現職閣僚も落選危機 激戦区続出の参院選に安倍首相も焦り

「国民の信を問う以上、目指すのは連立与党で改選議席の過半数(61)の獲得だ」

 国会が閉幕した6月1日、安倍晋三首相が記者会見で強調したのは、きわめて控えめな参院選の勝敗ラインだった。

 3年前の参院選(自民65、公明11)と比ぶべくもない、弱気な数字だ。安倍首相にとって、いまだに参院選は“鬼門”なのか。

「第1次安倍政権が崩壊し、のちの民主党への政権交代のきっかけは、2007年の参院選での惨敗です。スキャンダルや失言が相次いだ当時と今回は似ていて、トラウマを抱える首相は、確実に勝ちたい。そのため、安全な数字を口にしているのです」(自民党関係者)

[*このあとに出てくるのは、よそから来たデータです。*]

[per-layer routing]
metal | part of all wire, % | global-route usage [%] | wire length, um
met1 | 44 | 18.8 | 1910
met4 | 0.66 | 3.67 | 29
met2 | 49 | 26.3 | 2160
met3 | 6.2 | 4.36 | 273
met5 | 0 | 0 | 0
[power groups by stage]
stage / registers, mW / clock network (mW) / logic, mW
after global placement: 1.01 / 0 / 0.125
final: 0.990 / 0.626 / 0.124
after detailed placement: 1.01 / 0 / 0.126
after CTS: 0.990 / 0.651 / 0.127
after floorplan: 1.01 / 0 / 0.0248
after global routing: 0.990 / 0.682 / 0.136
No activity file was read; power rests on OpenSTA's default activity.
$ cat config.mk
export PLATFORM = sky130hd
export DESIGN_NAME = dp3_ctrl
export DESIGN_NICKNAME = d
export VERILOG_FILES = /design/src/rtl/dp3_pkg.sv /design/src/rtl/dp3_ctrl.sv
export SDC_FILE = /design/constraint.sdc
export NUM_CORES = 1
export LEC_CHECK = 0
export CAP_MARGIN = 20
export CORE_MARGIN = 1
export CORE_UTILIZATION = 41
export CTS_CLUSTER_SIZE = 20
export DETAILED_ROUTE_END_ITERATION = 7
export PLACE_DENSITY_LB_ADDON = 0.1
export SYNTH_ARGS = -nofsm -noshare
export SYNTH_HDL_FRONTEND = slang
export SYNTH_SLANG_ARGS = --single-unit
$ cat constraint.sdc
create_clock -name clock -period 1.44 [get_ports clock]
set_input_delay 0.288 -clock clock [delete_from_list [all_inputs] [get_ports clock]]
set_output_delay 0.288 -clock clock [all_outputs]
set_load 0.01 [all_outputs]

 そもそも国会閉会の直前までの半年あまり、野党共闘を強く牽制(けんせい)する「衆参ダブル選挙」になるか、「参院単独選挙」になるかが注目されてきた。首相はなぜダブル選を回避したのか。政治評論家の浅川博忠氏は、安倍首相には二つのもくろみがある、と分析する。

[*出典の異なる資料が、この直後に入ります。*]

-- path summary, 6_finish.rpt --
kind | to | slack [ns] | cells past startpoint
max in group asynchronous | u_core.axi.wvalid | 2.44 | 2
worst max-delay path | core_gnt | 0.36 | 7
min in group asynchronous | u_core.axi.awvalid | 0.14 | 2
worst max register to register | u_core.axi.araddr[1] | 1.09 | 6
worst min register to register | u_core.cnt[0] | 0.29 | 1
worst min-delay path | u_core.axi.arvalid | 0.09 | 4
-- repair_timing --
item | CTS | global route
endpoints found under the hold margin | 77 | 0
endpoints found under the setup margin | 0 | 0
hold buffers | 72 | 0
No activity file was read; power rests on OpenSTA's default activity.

「悲願は憲法改正と、2期6年の総裁任期を延長して20年の東京五輪まで政権を担うということです。そのためには、衆院で現有の291議席を減らすリスクを背負ってダブル選をするより、参院選で足固めをするほうが堅実。できるだけ総理の椅子に長く座り、国民が納得する形で憲法改正を実現していきたいのです」

 つまり、衆院で与党が3分の2を確保している今だからこそ、参院選の結果が首相の宿願成就の“カギ”を握っているということなのだ。

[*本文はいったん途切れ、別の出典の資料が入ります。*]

[config.mk]
export PLATFORM = sky130hd
export DESIGN_NAME = fifo_rd_arbiter
export DESIGN_NICKNAME = d
export VERILOG_FILES = /design/src/rtl/fifo_rd_arbiter.sv
export SDC_FILE = /design/constraint.sdc
export NUM_CORES = 1
export LEC_CHECK = 0
export ABC_AREA = 1
export CAP_MARGIN = 5
export CORE_MARGIN = 4
export CORE_UTILIZATION = 53
export DETAILED_ROUTE_END_ITERATION = 8
export HOLD_SLACK_MARGIN = 0.12
export PLACE_DENSITY = 0.92
export SLEW_MARGIN = 0
export SYNTH_ARGS = -nofsm -noshare
export SYNTH_HDL_FRONTEND = slang
export SYNTH_SLANG_ARGS = --single-unit
[constraint.sdc]
create_clock -name rclk -period 5.76 [get_ports rclk]
set_input_delay 1.44 -clock rclk [delete_from_list [all_inputs] [get_ports rclk]]
set_output_delay 1.44 -clock rclk [all_outputs]
set_load 0.1 [all_outputs]
[src/rtl/fifo_rd_arbiter.sv]
`default_nettype none
// ============================================================================
// Module      : fifo_rd_arbiter
// Description : Read-domain controller of the asynchronous FIFO. It owns the
//               read pointer and the registered empty flag, and it shares the
//               single FIFO read port among NREQ consumers. Sharing is
//               round-robin, and each grant is a burst bounded by MAXBURST.
// Revision    : 1.0 - initial release
// ============================================================================
module fifo_rd_arbiter #(
    parameter  int ADDRSIZE = 4,
    parameter  int NREQ     = 4,
    parameter  int MAXBURST = 4,
    localparam int IDW      = $clog2(NREQ)
) (
    input  logic                rclk,
    input  logic                rrst_n,
    input  logic [ADDRSIZE:0]   rq2_wptr,
    input  logic [NREQ-1:0]     req,
    output logic [NREQ-1:0]     grant,
    output logic                rinc,
    output logic [ADDRSIZE-1:0] raddr,
    output logic [ADDRSIZE:0]   rptr,
    output logic                rempty,
    output logic                rvalid,
    output logic [IDW-1:0]      rid
);

    // The burst counter must be able to hold MAXBURST-1.
    localparam int             c_cnt_w    = $clog2(MAXBURST + 1);
    localparam logic [c_cnt_w-1:0] c_last_cnt = c_cnt_w'(MAXBURST - 1);

    typedef enum logic [0:0] {
        ST_IDLE  = 1'b0,
        ST_BURST = 1'b1
    } state_t;

    state_t               r_state, w_state_next;
    logic [IDW-1:0]       r_owner, w_owner_next;
    logic [IDW-1:0]       r_last_owner, w_last_owner_next;
    logic [c_cnt_w-1:0]   r_cnt, w_cnt_next;
    logic [ADDRSIZE:0]    r_rbin, r_rptr;
    logic                 r_rempty, r_rvalid;
    logic [IDW-1:0]       r_rid;
    logic [ADDRSIZE:0]    w_rbinnext, w_rgraynext;
    logic                 w_rinc;
    logic                 w_found;
    logic [IDW-1:0]       w_winner;
    int                   w_idx;

    // Round-robin search: first requester above the previous owner, wrapping.
    always_comb begin
        w_found  = 1'b0;
        w_winner = r_last_owner;
        w_idx    = 0;
        for (int i = 1; i <= NREQ; i++) begin
            w_idx = (int'(r_last_owner) + i) % NREQ;
            if (!w_found && req[w_idx[IDW-1:0]]) begin
                w_found  = 1'b1;
                w_winner = w_idx[IDW-1:0];
            end
        end
    end

    // Arbitration FSM: next state, burst bookkeeping and the read strobe.
    always_comb begin
        w_state_next      = r_state;
        w_owner_next      = r_owner;
        w_last_owner_next = r_last_owner;
        w_cnt_next        = r_cnt;
        w_rinc            = 1'b0;
        case (r_state)
            ST_IDLE: begin
                if (!r_rempty && w_found) begin
                    w_state_next = ST_BURST;
                    w_owner_next = w_winner;
                    w_cnt_next   = '0;
                end
            end
            ST_BURST: begin
                // The registered empty flag gates the strobe, so an underflow cannot occur.
                w_rinc = req[r_owner] & ~r_rempty;
                if (w_rinc) begin
                    w_cnt_next = r_cnt + 1'b1;
                end
                if ((w_rinc && (r_cnt == c_last_cnt)) || !req[r_owner] || r_rempty) begin
                    w_state_next      = ST_IDLE;
                    w_last_owner_next = r_owner;
                    w_cnt_next        = '0;
                end
            end
            default: begin
                w_state_next = ST_IDLE;
            end
        endcase
    end

    // FSM and arbitration state registers.
    always_ff @(posedge rclk or negedge rrst_n) begin
        if (!rrst_n) begin
            r_state      <= ST_IDLE;
            r_owner      <= '0;
            r_last_owner <= IDW'(NREQ - 1);
            r_cnt        <= '0;
        end else begin
            r_state      <= w_state_next;
            r_owner      <= w_owner_next;
            r_last_owner <= w_last_owner_next;
            r_cnt        <= w_cnt_next;
        end
    end

    assign w_rbinnext  = r_rbin + {{ADDRSIZE{1'b0}}, w_rinc};
    assign w_rgraynext = (w_rbinnext >> 1) ^ w_rbinnext;

    // Read pointer, Gray pointer and empty flag. Empty uses the next Gray value,
    // so the flag rises on the same edge that consumes the last entry.
    always_ff @(posedge rclk or negedge rrst_n) begin
        if (!rrst_n) begin
            r_rbin   <= '0;
            r_rptr   <= '0;
            r_rempty <= 1'b1;
        end else begin
            r_rbin   <= w_rbinnext;
            r_rptr   <= w_rgraynext;
            r_rempty <= (w_rgraynext == rq2_wptr);
        end
    end

    // Beat tag aligned with synchronous-read memory data; rid keeps the last
    // owner while no beat is valid.
    always_ff @(posedge rclk or negedge rrst_n) begin
        if (!rrst_n) begin
            r_rvalid <= 1'b0;
            r_rid    <= '0;
        end else begin
            r_rvalid <= w_rinc;
            if (w_rinc) begin
                r_rid <= r_owner;
            end
        end
    end

    // Grant is the one-hot owner for the duration of a burst.
    always_comb begin
        grant = '0;
        if (r_state == ST_BURST) begin
            grant[r_owner] = 1'b1;
        end
    end

    assign rinc   = w_rinc;
    assign raddr  = r_rbin[ADDRSIZE-1:0];
    assign rptr   = r_rptr;
    assign rempty = r_rempty;
    assign rvalid = r_rvalid;
    assign rid    = r_rid;

endmodule
`default_nettype wire

Word-level counts from Yosys, hierarchy flattened

Index checks and enable logic that the tools add are counted.

Flip-flop bits (word level): 22
Input port bits: 11
Output and inout bits: 18

Add/sub/neg operators: 6
Order comparisons: 6
Equality and inequality tests: 4
Muxes and demuxes: 29
Bitwise logic cells: 4
Reduce and logical (&&, ||, !) cells: 16

Operator list:

| operator                                            | count |
|---|---|
| < comparator 2 x 3 -> 1 bit, second input constant  | 5 |
| 2-to-1 mux 1 bit                                    | 13 |
| binary-select mux 1 bit (select 2 bit)              | 5 |
| 2-to-1 mux 3 bit                                    | 3 |
| 2-to-1 mux 2 bit                                    | 4 |
| logical AND 1 bit                                   | 6 |
| one-hot mux 3 bit (2 select lines)                  | 1 |
| AND reduction 2 bit                                 | 3 |
| adder 5 x 1 -> 5 bit                                | 1 |
| == test 5 bit                                       | 1 |
| logical NOT 1 bit                                   | 5 |
| bitwise XOR 4 x 5 -> 5 bit                          | 1 |
| adder 2 x 1 -> 2 bit, second input constant         | 2 |
| adder 2 bit, second input constant                  | 2 |
| 2-to-1 mux 4 bit                                    | 1 |
| adder 3 x 1 -> 3 bit, second input constant         | 1 |
| == test 3 x 2 -> 1 bit, second input constant       | 1 |
| != test 3 x 1 -> 1 bit, second input constant       | 1 |
| demux 1 bit (select 2 bit)                          | 1 |
| >= comparator 2 x 1 -> 1 bit, second input constant | 1 |
| logical OR 1 bit                                    | 2 |
| != test 2 bit, second input constant                | 1 |
| inverter 1 bit                                      | 2 |
| one-hot mux 1 bit (2 select lines)                  | 1 |
| AND 1 bit                                           | 1 |

Longest topological paths before layout

Depth in word-level cells: 16
Gate-level depth with buffers: 17

Least setup slack after synthesis

Ideal clock, no wire load.

Kind: register -> output
Start: register r_state
End: output grant[0]
Arrival: 2.679 ns
Slack: 1.641 ns
Stages on the path, launching flop included: 3
Buffers on the path: 0
Cell sequence: dfrtp_1 > clkinv_1 > nor3_1

Cells in the longest elaborated chain, start to end: 1

RTL lines:

| what                   | line | RTL |
|---|---|---|
| start, declared        | 38   | `state_t r_state, w_state_next;` |
| start signal, assigned | 106  | `r_state <= w_state_next;` |
| 2-to-1 mux 4 bit       | 147  | `if (r_state == ST_BURST) begin` |
| end, declared          | 20   | `output logic [NREQ-1:0] grant,` |

Every way passes these cells.

Worst setup path in the final report

Start: input req[2]
End: output rinc

Cells in the longest elaborated chain, start to end: 4

RTL lines:

| what                                   | line | RTL |
|---|---|---|
| start, declared                        | 19   | `input logic [NREQ-1:0] req,` |
| binary-select mux 1 bit (select 2 bit) | 82   | `w_rinc = req[r_owner] & ~r_rempty;` |
| 2-to-1 mux 1 bit (implied by the code) | 82   |  |
| AND 1 bit                              | 82   |  |
| 2-to-1 mux 1 bit                       | 72   | `case (r_state)` |
| end, declared                          | 21   | `output logic rinc,` |

Every way passes these cells. The select of a mux whose other input is x is not followed.

==> summary.txt <==
outcome - complete, no violations
setup TNS - 0 ps
final setup fails - 0
Clock Skews - 1.69 ps
multiplexer share of the synthesized area - 0
average cell area after synthesis - 7.30 µm²
count leader, synth - nand2_1
max incr delay on CP - 550 ps
CP endpoint kind - primary output
Routed Antenna Nets - 0
area grow syn2layout - 24.8%
1st-iter DRT viols - 63
complex-gate fraction of the synthesized area - 0.0397
hold violation total from the final report - 0
Placer Congestion - 0.980
largest net degree at the start of global routing - 22
Avg WL per Cell - 13.0 µm
Synth top area share - 0.349
Synth top cells by count - nand2_1, inv_1, dfrtp_1
Synth Area in Simple Gates - 0.396
Post-Synth XOR/XNOR Area - 0.0262
largest family of logic cells by synthesized area - simple AND/OR/NAND/NOR gates
Post-synth EDFFs - 0
Fillers - 186
grt ovf - 0
final net count - 223
area occupied by multi-input gates - 647 µm²
Slew headroom - 0.338
Startpoint Class - primary input
CP Class - primary input to primary output
die height - 57.4 µm
Slew Viols, Final - 0
Post-Layout Cell Count - 235
Post-synth ARST share - 1.00
synth top area cells - dfrtp_1, nand2_1, nand3_1, dfstp_2, inv_1
Yosys warnings - 0
CTS tree - built
Synth Register Bits - 21
CP cell instances - clkdlybuf4s50_1, nand3_1, nand4_1, nand2_1, nor2_4, buf_4
total CTS buffers - 3
ANT cells - 0
Root Driver - clkbuf_4
global-route wire length before repair - 5530 µm
Synth Instances - 177
CP bufs+invs - 2
PortBufs - 28
Sink Count - 21
# DRC - 0
Clk Latency, worst-skew pair - 300 ps
die area - 0.00329 mm²
share of layout cells above drive strength 1 - 0.130
Post-CTS Setup Inserts - 0
sequential fraction of the synthesis area - 0.410
largest area contributor in the netlist - dfrtp_1
Syn Nets - 192
hold bufs inserted after CTS - 0
synthesized cell area - 0.00129 mm²
minimum clock period - 4280 ps
drt pass-1 iters - 4
# rows - 17
Clock transition at path regs - 110 ps
CP top delay family - buffers and inverters
Least-Margin Pin Slew - 990 ps
Die Span X - 57.4 µm
via density per instance - 5.21
Starting Density - 0.567
Final period util - 0.743
highest clock rate - 234 MHz
max cap viols - 0
adder-cell share of the synthesized area - 0.0388
Max clock buf depth - 2
I/O pins - 29
post-placement cell count - 231
Post-synth top flop - dfrtp_1
FF+latch area - 529 µm²
RSZ-0062 raised after global routing - false
initial antenna violation count - 0
CP max-delay cell - clkdlybuf4s50_1
Worst Path Max Fanout - 8
DRT Wirelength - 3060 µm
GRT Util Overall - 0.211
CP Data Required Time - 4320 ps
core area - 0.00228 mm²
CP Data Arrival Time - 2840 ps
Worst Hold Class - flop to flop
Netlist cell types - 25
H-tree Lvls - 1
R2R Setup Slk - 3190 ps
post-DP HPWL - 2430 µm
post-cts resize count - 0
routed vias - 1224
vias in the first global route - 1267
flip-flops by register name, indices dropped and copies added, names as in the netlist:
signal,count
rvalid,1
r_owner,2
rptr,4
rempty,1
rid,2
r_last_owner,2
r_cnt,3
r_state,1
r_rbin,5
final timing paths:
check                      cells past startpoint        from          to
min                                            1      rid[1]      rid[1]
max reg2reg                                   14  r_owner[0]      rempty
max                                            6      req[2]        rinc
max in group asynchronous                      1      rrst_n  r_owner[1]
min in group asynchronous                      1      rrst_n      rid[0]
min reg2reg                                    1      rid[1]      rid[1]
through the flow:
step / hold slack [ps] / area (µm²) / utilization / worst slack (ps)
after floorplan: 471 / 1290 / - / 1640
after CTS: 519 / 1610 / 0.708 / 1490
after detailed placement: 492 / 1590 / 0.697 / 1500
final: 516 / 1610 / 0.708 / 1480
after global placement: 479 / 1590 / 0.697 / 1530
after global routing: 551 / 1610 / 0.708 / 1370
placed cells by master (no fill, tap or decap), drive strengths merged:
master / instances
o21ai: 4
clkinv: 1
clkbuf: 4
nor2: 7
dfrtp: 18
nand3: 19
xnor2: 1
o21a: 2
ha: 4
xor2: 2
o2111ai: 1
nand2: 81
inv: 24
dfstp: 3
nand4: 3
o211ai: 1
buf: 1
clkdlybuf4s50: 27
nor3: 4
cells by family after synthesis:
kind of cell	count (synthesis)
adder cells (fa/ha/maj)	4
flip-flops	21
XOR/XNOR	3
AND/OR/NAND/NOR	114
buffers and inverters	27
AO/OA/AOI/OAI	8
worst reg2reg max path, stage by stage, from the launching register on:
cell and delay [ps]:
dfrtp_1 460, inv_1 200, nand3_1 100, nand4_1 140, nand2_1 100, nor2_4 190, ha_1 250, ha_1 320
xor2_1 230, nand2_1 80, nand2_1 60, nand3_1 100, nor2_1 130, nand2_1 60, nor2_1 100
per-layer routing:
layer	vias up	track usage	routed length, µm
met5	-	0	0
met4	0	0.0795	28
met3	2	0.0204	106
met2	36	0.384	1640
met1	574	0.253	1290
li1	612	-	-
final cells by class:
cell class	instances	area share
repair buffers	28	0.172
clock buffers	4	0.0163
multi-input cells	129	0.401
inverters	25	0.0598
well taps	28	0.0217
flip-flops and latches	21	0.328
Power is not shown: default switching activity piles up to over one toggle a cycle in this logic, so the estimate is an artifact.
==> RTL change 1 (config.mk and constraints unchanged) <==
Make the reset (`rrst_n`) synchronous in 3 clocked blocks. Comments in the files are not updated.
--- a/src/rtl/fifo_rd_arbiter.sv
+++ b/src/rtl/fifo_rd_arbiter.sv
@@ -97,5 +97,5 @@
 
     // FSM and arbitration state registers.
-    always_ff @(posedge rclk or negedge rrst_n) begin
+    always_ff @(posedge rclk) begin
         if (!rrst_n) begin
             r_state      <= ST_IDLE;
@@ -116,5 +116,5 @@
     // Read pointer, Gray pointer and empty flag. Empty uses the next Gray value,
     // so the flag rises on the same edge that consumes the last entry.
-    always_ff @(posedge rclk or negedge rrst_n) begin
+    always_ff @(posedge rclk) begin
         if (!rrst_n) begin
             r_rbin   <= '0;
@@ -130,5 +130,5 @@
     // Beat tag aligned with synchronous-read memory data; rid keeps the last
     // owner while no beat is valid.
-    always_ff @(posedge rclk or negedge rrst_n) begin
+    always_ff @(posedge rclk) begin
         if (!rrst_n) begin
             r_rvalid <= 1'b0;
Function: differs if rrst_n is asserted again (counterexample within 4 cycles, from zero or initial values and one cycle with rrst_n low); with rrst_n held inactive, the same outputs for 4 cycles.
==> RTL change 1 against the original RTL <==
- final area is 4.6% lower
- critical path depth is 2 higher
- critical path type unchanged
- sequential cell count unchanged
- area after synthesis is 5.5% lower
- synthesized cell count shrank 2.3%
- wire length fell by 6.1%
- setup slack worse by 0.11 ns
- first-iteration DRC count shrank 67%
Power is left out: it rests on default switching activity, and per cell area and clock period it moved more than threefold.
==> RTL change 1: results (changes against the original RTL) <==
[status]
status = completed

[synthesis]
synthXorXnorAreaFrac = 0.07692  ; +0.05076
synth.area.top_cells = dfxtp_1 34%, nand2_1 15%, inv_1 6.2%
synthAdderAreaFrac = 0.04103  ; +0.002266
netlist-cell-type-count = 28  ; +12%
async_flop_share = 0  ; -1.000
synth_compound_area_frac = 0.09846  ; +0.05873
syn-num-nets = 188  ; -2.1%
ys_seq_area_frac = 0.3446  ; -0.06527

[detailed_routing]
drt-total-wl_um = 2877  ; -6.1%
met2_length_um = 1464  ; -10%
dr.pass1.iters = 5  ; +1
wirelength_met1_um = 1236  ; -4.3%
vias_per_cell = 5.217  ; +0.17%
wl_met3_um = 123  ; +16%

[critical_path]
critPathLaunch = req[0]
worstPathArrival_ns = 2.95  ; +0.11 ns
r2r.worst_path.cells = 17  ; +3
max_stage_delay_ns = 0.49  ; -0.06 ns
r2r_slack_ns = 3.22  ; +0.03 ns
r2r-start = r_owner[0]

[grt]
grt_max_degree = 13  ; -41%
track_usage = 0.1931  ; -0.01786
grt_pass1_wl_um = 4836  ; -13%

[hold_path]
hp-start = r_cnt[0]
min_to = r_cnt[0]

[final_layout]
fillers = 181  ; -2.7%

[placement]
gp_congestion = 0.8339  ; -15%

[timing]
fin_skew_ns = 0.004759  ; +0.003072 ns

[RTL change 1: cell count changes after synthesis, sizes merged, moves of 4 or more]
cell	delta
nand3	-4
nor2	+5
nand2	-22
dfrtp	-18
a21oi	+9
dfxtp	+21
[RTL change 1: cells by family (layout without fill, tap and decap cells)]
kind of cell,after synthesis,after routing
adder cells (fa/ha/maj),4,4
XOR/XNOR,9,9
buffers and inverters,27,56
AND/OR/NAND/NOR,92,92
AO/OA/AOI/OAI,20,20
flip-flops,21,21
[RTL change 1: per-stage QoR]
stage	util	instance area (um2)	cells	worst slack, ns	hold WS (ns)
final	0.7019	1538	230	1.370	0.4945
after global routing	0.7019	1538	230	1.222	0.5103
after CTS	0.7019	1538	230	1.390	0.4915
after detailed placement	0.6893	1510	226	1.390	0.4712
after global placement	0.6893	1510	226	1.467	0.4596
after floorplan	-	1220	173	1.740	0.4348
[RTL change 1: cell type report]
class                      count  area [um2]  share of cell area
multi-input combinational    125       684.4              0.4451
sequential                    21       420.4              0.2734
timing repair buffer          28       277.8              0.1806
inverter                      24       92.59             0.06021
tap                           28       35.03             0.02278
clock buffer                   3       22.52             0.01465
clock inverter                 1       5.005            0.003255
[RTL change 1: metal layers]
| metal | vias to the layer above | global-route usage |
|---|---|---|
| met5 | - | 0 |
| met4 | 0 | 0.08814 |
| met3 | 4 | 0.02784 |
| met2 | 41 | 0.3205 |
| met1 | 549 | 0.2454 |
| li1 | 606 | - |
[RTL change 1: worst max-delay path by stage]
stage                          end  slack, ns
final                         rinc       1.37
after detailed placement      rinc       1.39
after global placement        rinc       1.47
after floorplan           grant[3]       1.74
after global routing          rinc       1.22
after CTS                     rinc       1.39
[RTL change 1: critical path, delay by kind of cell]
kind	cells	cell delay [ns]
and+or+nand+nor	2	0.18
AOI/OAI and AO/OA	2	0.30
buffers and inverters	4	1.01
==> RTL change 2 (same settings) <==
Made on the original files. Set the parameter `NREQ` to 2 (it was 4).
--- a/src/rtl/fifo_rd_arbiter.sv
+++ b/src/rtl/fifo_rd_arbiter.sv
@@ -10,5 +10,5 @@
 module fifo_rd_arbiter #(
     parameter  int ADDRSIZE = 4,
-    parameter  int NREQ     = 4,
+    parameter  int NREQ     = 2,
     parameter  int MAXBURST = 4,
     localparam int IDW      = $clog2(NREQ)
Ports: changed (resized grant, req and rid); port bits go from 29 to 24. No check against the original RTL was run, so the function may have changed too.
==> RTL change 2 against the original RTL <==
- area after synthesis down 27%
- final area down 24%
- clock skew up 0.0040 ns
- synthesized cell count down 36%
- wire length down 31%
- setup slack worse by 0.069 ns
- sequential cell count down 3
- die area down 24%
- non-clock buffer count down 5
- register-to-register slack better by 0.07 ns
- critical path type unchanged
Power is left out: the tool's default activity adds up to more than one toggle a clock period on the data nets, which glitch-free logic cannot reach.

 本誌は、浅川氏と政治ジャーナリストの角谷浩一氏に、参院選の121議席の行方を予測してもらった。

 まずは参院選の政党別予測から見ていこう。浅川氏によると、自民は現有(改選)から12議席増の62議席。角谷氏は、1議席増の51議席になると予測した。両氏とも民進は大幅に減少するが、改選3議席の共産党は、浅川氏が9議席、角谷氏が11議席へと大躍進すると見ている。